■ **EXERCISE DIRECTIONS**
Look through the data below for the string "Testbench", and copy every line where it turns up.

### DATA SUPPLIED ###

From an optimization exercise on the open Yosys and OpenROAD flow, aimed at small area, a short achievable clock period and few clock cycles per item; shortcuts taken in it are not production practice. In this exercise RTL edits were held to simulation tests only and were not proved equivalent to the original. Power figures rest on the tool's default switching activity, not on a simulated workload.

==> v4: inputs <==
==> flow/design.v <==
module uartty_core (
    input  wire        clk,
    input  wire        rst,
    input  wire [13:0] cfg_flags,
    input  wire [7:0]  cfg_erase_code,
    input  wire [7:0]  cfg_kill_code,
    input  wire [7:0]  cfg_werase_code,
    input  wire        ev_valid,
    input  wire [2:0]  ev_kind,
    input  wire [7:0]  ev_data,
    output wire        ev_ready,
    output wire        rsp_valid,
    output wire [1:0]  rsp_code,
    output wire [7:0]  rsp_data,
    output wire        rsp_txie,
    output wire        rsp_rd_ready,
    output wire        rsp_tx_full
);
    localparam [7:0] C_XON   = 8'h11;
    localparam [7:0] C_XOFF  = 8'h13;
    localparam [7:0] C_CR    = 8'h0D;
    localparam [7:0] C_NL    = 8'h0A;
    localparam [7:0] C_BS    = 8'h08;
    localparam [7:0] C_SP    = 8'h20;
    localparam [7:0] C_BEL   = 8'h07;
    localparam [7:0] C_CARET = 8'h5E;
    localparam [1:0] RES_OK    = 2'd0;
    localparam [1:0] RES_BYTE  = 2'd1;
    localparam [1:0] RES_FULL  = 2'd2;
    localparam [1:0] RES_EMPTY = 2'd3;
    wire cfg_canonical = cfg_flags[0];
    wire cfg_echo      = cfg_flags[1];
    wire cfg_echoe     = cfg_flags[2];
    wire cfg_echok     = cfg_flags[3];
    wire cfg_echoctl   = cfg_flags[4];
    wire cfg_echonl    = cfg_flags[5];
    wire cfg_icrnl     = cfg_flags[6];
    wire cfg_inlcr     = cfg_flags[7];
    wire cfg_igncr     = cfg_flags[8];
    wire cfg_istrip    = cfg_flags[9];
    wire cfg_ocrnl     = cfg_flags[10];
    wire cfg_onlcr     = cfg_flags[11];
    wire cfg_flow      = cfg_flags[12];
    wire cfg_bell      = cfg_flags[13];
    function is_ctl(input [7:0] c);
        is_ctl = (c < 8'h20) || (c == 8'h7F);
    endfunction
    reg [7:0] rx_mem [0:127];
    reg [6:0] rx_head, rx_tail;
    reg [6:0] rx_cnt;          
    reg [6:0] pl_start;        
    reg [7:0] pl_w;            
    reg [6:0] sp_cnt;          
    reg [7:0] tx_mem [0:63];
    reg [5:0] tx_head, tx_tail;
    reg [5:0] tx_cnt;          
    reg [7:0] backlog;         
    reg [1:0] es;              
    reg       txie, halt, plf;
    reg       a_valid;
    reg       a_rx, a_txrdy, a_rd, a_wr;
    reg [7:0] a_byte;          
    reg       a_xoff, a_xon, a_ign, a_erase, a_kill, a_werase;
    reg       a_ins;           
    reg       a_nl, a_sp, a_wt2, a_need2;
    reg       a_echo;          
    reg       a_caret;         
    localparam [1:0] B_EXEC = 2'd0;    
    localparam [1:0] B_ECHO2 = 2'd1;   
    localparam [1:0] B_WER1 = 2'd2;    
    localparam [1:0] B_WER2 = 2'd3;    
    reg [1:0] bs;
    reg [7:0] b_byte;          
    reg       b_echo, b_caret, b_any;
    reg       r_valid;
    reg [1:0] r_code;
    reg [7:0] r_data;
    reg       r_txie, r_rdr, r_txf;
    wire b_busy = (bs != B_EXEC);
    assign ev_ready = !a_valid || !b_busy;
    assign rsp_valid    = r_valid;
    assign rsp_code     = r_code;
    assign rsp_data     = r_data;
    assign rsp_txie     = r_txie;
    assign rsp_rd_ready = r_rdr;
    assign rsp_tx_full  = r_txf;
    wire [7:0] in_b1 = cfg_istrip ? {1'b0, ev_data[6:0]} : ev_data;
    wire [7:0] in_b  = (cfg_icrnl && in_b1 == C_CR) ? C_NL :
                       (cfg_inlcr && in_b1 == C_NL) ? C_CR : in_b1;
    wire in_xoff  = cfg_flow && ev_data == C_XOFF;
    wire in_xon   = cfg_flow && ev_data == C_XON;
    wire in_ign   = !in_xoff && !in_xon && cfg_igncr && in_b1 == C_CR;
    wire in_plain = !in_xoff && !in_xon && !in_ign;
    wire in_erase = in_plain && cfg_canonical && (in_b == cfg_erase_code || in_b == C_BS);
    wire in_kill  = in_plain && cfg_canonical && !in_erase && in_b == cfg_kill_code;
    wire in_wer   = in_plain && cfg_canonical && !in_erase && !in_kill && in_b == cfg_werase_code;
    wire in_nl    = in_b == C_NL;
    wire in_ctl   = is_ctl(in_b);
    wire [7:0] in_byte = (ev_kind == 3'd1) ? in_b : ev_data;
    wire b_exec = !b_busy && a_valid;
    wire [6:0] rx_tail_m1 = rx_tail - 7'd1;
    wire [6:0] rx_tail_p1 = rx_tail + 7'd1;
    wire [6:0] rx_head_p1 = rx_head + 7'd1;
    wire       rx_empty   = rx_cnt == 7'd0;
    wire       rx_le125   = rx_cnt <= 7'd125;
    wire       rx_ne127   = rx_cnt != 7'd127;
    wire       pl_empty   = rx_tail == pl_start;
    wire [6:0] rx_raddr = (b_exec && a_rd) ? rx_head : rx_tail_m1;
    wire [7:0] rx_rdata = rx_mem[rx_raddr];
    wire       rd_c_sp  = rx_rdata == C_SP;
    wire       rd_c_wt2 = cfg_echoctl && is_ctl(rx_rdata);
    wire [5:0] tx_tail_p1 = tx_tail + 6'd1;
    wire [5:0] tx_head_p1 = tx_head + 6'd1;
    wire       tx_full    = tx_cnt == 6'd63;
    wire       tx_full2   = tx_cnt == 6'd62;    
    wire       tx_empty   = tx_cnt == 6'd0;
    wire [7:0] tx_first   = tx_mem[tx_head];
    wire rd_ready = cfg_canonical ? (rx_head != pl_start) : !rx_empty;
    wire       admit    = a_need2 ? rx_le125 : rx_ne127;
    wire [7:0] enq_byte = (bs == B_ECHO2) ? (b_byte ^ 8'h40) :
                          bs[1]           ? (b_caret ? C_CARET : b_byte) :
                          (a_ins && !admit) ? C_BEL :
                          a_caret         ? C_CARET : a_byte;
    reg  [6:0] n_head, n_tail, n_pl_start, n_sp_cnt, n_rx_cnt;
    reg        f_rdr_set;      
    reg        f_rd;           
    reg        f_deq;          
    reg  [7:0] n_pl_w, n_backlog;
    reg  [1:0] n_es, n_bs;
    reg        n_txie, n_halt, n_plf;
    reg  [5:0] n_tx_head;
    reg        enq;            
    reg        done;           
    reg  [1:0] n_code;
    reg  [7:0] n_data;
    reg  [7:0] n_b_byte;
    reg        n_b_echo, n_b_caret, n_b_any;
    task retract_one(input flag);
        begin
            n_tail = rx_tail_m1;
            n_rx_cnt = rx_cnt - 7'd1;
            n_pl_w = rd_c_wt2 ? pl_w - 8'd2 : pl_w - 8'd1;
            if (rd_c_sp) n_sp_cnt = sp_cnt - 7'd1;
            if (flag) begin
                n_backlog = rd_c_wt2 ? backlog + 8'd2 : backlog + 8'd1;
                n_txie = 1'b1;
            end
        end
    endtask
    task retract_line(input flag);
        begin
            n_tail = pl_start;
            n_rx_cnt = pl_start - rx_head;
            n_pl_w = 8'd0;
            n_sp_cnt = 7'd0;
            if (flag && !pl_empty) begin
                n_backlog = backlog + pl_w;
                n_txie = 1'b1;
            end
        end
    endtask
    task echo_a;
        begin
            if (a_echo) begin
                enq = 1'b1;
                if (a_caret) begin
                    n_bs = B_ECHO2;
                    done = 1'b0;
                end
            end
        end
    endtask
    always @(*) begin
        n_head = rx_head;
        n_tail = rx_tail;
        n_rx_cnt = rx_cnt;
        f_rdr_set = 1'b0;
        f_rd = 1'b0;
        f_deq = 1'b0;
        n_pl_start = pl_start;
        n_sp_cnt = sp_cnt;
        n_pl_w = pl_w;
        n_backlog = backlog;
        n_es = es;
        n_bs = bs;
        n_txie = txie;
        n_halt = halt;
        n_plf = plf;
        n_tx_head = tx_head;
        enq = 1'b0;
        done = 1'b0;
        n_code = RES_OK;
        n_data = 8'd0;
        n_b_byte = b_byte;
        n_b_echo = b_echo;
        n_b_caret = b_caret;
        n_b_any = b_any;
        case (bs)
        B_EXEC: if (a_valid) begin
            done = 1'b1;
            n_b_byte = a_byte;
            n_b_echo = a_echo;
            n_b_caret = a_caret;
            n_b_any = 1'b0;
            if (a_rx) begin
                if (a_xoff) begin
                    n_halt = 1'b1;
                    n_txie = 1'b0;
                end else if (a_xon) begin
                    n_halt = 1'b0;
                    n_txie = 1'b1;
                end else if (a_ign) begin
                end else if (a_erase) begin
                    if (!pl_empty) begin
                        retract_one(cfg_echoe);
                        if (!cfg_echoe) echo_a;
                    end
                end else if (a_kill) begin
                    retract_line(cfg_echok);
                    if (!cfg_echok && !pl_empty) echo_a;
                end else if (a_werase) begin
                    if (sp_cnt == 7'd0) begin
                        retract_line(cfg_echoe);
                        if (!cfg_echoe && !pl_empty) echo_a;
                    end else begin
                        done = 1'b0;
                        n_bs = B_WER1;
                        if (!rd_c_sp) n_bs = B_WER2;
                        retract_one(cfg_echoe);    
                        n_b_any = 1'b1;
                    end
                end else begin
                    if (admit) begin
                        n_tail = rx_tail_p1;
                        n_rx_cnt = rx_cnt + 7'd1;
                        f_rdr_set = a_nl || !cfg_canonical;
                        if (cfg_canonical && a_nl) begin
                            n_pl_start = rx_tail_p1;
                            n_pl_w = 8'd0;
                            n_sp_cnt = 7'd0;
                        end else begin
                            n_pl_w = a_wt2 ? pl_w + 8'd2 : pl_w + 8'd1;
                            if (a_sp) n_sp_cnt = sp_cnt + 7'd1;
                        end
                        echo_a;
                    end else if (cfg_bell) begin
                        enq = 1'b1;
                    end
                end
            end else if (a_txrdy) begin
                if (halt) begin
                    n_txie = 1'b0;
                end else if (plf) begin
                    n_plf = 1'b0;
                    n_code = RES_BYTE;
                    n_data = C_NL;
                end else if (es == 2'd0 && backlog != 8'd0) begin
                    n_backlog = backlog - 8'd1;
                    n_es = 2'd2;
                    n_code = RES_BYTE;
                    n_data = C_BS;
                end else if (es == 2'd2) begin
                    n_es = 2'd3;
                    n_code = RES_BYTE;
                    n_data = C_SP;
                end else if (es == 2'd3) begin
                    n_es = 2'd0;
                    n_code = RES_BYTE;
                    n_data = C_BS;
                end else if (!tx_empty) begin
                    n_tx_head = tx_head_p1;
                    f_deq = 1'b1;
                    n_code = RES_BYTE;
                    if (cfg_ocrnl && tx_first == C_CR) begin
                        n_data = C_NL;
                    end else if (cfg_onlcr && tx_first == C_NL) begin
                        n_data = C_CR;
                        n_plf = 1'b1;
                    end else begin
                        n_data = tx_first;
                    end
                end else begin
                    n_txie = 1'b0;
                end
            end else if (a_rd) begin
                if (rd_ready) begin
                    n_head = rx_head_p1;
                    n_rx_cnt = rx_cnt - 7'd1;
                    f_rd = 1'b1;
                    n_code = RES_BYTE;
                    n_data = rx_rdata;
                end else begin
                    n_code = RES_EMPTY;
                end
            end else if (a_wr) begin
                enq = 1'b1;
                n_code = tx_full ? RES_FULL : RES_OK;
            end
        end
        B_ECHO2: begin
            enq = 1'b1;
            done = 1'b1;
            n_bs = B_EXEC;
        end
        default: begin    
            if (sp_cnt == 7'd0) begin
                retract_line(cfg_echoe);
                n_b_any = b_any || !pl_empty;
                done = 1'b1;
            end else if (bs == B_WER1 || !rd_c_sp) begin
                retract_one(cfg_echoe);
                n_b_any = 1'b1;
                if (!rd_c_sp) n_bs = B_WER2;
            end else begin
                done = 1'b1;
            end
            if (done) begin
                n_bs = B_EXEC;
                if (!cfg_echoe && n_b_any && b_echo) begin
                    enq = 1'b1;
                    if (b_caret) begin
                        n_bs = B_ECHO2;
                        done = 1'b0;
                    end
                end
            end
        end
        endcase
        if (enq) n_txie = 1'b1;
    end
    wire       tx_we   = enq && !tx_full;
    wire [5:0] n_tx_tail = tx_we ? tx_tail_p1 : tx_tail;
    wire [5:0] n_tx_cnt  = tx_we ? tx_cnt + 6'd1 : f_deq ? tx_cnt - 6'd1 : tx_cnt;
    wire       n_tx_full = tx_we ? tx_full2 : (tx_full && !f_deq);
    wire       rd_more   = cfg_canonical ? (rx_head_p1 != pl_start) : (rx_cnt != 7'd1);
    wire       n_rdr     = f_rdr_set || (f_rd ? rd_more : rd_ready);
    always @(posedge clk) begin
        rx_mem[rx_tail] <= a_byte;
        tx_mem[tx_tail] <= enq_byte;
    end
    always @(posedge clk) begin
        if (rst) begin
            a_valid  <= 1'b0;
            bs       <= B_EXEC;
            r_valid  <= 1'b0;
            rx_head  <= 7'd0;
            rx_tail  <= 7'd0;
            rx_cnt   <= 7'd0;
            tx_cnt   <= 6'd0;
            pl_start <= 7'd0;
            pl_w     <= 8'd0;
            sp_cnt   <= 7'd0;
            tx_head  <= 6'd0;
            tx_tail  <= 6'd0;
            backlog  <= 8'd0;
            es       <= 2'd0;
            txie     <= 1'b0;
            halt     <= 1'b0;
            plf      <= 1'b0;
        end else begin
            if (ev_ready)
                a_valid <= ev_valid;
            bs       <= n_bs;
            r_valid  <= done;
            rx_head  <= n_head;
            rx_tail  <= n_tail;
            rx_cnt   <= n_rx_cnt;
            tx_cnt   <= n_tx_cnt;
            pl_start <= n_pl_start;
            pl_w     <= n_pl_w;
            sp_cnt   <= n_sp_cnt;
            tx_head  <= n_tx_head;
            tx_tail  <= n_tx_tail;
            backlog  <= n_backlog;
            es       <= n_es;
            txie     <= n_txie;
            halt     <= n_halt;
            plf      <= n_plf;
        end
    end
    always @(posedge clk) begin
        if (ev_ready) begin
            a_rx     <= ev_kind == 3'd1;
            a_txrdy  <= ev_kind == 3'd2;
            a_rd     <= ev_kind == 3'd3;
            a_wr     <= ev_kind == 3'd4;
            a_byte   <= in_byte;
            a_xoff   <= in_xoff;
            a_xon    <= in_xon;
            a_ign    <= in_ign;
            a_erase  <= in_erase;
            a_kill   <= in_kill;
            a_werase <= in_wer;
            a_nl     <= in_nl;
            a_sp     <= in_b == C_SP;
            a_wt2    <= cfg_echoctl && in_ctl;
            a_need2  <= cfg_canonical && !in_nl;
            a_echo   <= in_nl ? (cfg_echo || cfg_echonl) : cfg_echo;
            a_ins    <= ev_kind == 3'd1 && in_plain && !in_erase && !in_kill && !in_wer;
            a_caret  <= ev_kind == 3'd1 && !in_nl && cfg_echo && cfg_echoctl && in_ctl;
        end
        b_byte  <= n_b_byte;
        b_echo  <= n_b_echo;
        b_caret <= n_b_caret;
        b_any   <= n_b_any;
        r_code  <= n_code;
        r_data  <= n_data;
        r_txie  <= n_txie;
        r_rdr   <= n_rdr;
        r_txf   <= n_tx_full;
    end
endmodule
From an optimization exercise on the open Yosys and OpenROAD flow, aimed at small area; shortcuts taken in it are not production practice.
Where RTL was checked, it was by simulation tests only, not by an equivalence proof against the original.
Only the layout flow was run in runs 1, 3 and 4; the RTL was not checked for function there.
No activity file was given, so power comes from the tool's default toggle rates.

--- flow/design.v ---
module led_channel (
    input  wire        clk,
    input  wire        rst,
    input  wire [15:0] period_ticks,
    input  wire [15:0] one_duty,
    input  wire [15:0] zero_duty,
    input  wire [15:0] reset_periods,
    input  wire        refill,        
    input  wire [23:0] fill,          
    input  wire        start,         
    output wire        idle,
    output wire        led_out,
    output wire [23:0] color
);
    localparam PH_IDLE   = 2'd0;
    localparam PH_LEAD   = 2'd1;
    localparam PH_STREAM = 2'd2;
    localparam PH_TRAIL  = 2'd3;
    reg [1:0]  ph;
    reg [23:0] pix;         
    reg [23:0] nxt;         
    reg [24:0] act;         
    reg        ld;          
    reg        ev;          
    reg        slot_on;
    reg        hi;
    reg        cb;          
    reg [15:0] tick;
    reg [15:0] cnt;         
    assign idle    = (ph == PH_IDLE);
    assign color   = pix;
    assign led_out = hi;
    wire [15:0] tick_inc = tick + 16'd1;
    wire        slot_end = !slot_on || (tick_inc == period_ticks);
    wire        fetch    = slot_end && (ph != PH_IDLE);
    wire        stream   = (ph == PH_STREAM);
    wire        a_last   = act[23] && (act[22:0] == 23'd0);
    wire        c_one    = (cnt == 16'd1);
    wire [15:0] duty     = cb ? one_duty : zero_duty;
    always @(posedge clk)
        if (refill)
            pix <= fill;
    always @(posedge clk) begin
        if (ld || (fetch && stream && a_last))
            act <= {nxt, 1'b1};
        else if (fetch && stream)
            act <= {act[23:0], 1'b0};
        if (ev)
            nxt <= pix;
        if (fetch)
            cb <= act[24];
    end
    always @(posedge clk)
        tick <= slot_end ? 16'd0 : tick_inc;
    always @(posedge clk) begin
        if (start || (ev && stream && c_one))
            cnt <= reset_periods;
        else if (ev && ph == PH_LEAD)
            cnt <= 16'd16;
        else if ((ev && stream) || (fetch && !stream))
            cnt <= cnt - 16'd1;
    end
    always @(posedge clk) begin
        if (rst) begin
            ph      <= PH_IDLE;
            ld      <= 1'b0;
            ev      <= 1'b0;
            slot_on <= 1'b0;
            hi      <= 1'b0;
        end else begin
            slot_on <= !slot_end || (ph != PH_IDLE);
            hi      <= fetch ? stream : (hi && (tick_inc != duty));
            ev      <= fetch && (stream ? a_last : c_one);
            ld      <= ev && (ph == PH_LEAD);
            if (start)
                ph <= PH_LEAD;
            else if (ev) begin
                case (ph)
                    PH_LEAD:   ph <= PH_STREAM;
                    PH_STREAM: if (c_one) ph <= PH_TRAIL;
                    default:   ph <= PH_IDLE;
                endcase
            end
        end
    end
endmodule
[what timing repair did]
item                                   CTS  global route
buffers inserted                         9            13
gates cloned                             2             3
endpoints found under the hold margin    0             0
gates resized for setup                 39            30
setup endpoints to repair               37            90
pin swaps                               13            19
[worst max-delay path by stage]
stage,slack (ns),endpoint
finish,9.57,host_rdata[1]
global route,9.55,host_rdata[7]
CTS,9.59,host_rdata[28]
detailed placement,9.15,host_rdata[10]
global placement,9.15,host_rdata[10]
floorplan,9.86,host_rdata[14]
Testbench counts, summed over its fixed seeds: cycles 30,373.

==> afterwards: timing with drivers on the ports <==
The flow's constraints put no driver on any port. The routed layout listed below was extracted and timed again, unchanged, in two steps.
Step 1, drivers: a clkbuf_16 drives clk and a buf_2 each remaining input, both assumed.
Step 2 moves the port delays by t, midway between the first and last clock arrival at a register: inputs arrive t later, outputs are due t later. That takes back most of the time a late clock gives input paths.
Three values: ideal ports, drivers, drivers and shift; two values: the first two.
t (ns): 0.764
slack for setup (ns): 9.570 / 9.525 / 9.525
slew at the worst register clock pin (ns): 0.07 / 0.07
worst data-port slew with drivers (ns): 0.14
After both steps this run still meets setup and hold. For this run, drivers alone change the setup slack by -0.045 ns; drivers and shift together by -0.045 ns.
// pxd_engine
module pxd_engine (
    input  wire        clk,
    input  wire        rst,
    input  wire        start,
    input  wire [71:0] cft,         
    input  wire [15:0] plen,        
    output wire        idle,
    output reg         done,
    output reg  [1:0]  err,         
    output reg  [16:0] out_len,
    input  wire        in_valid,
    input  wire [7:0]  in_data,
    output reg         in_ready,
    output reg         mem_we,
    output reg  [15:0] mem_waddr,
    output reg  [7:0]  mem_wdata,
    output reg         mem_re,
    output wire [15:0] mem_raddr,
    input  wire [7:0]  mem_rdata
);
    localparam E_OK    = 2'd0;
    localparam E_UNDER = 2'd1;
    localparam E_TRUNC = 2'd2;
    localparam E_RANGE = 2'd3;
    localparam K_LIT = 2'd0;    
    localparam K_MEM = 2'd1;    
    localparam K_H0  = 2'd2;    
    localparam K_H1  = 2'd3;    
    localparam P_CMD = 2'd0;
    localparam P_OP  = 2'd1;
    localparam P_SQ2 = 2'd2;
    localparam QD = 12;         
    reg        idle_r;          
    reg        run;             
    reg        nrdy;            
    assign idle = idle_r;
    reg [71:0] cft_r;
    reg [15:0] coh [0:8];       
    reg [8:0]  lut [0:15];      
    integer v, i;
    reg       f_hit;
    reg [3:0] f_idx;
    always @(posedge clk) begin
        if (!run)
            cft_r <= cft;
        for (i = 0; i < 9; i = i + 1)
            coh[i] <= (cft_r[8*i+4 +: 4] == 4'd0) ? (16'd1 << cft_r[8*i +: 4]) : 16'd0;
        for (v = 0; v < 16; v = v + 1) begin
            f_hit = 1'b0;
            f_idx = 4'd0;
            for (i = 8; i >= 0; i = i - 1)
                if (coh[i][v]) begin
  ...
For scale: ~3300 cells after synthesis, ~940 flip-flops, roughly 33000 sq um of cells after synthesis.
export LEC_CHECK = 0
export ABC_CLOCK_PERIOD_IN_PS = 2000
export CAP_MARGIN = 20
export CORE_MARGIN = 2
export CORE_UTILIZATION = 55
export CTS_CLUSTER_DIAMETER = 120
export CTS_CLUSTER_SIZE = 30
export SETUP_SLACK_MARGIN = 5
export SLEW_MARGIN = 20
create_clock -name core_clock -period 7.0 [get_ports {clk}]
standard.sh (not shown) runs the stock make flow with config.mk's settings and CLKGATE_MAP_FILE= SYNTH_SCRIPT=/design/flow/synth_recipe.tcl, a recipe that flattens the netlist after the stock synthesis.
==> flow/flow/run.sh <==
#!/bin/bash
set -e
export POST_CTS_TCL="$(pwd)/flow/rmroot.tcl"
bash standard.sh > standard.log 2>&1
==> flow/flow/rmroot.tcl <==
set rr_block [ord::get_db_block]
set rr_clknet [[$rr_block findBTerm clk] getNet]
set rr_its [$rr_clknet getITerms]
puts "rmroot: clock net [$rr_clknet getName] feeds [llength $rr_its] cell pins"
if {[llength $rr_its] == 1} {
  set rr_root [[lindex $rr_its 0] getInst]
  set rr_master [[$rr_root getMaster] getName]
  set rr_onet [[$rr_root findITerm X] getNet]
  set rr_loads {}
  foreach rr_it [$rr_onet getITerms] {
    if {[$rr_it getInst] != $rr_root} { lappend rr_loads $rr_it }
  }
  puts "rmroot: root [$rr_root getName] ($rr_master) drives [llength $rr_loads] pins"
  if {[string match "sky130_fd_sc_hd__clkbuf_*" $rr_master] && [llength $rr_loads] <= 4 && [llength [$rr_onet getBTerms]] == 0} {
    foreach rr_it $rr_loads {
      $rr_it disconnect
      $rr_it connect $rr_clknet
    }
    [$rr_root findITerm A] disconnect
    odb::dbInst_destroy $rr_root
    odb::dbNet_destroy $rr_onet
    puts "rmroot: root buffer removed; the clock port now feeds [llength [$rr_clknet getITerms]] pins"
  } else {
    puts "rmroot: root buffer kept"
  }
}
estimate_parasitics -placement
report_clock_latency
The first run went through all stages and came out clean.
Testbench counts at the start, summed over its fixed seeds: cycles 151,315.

###

■ **RESULT OF THIS TASK**
Testbench counts, summed over its fixed seeds: cycles 30,373.
Testbench counts at the start, summed over its fixed seeds: cycles 151,315.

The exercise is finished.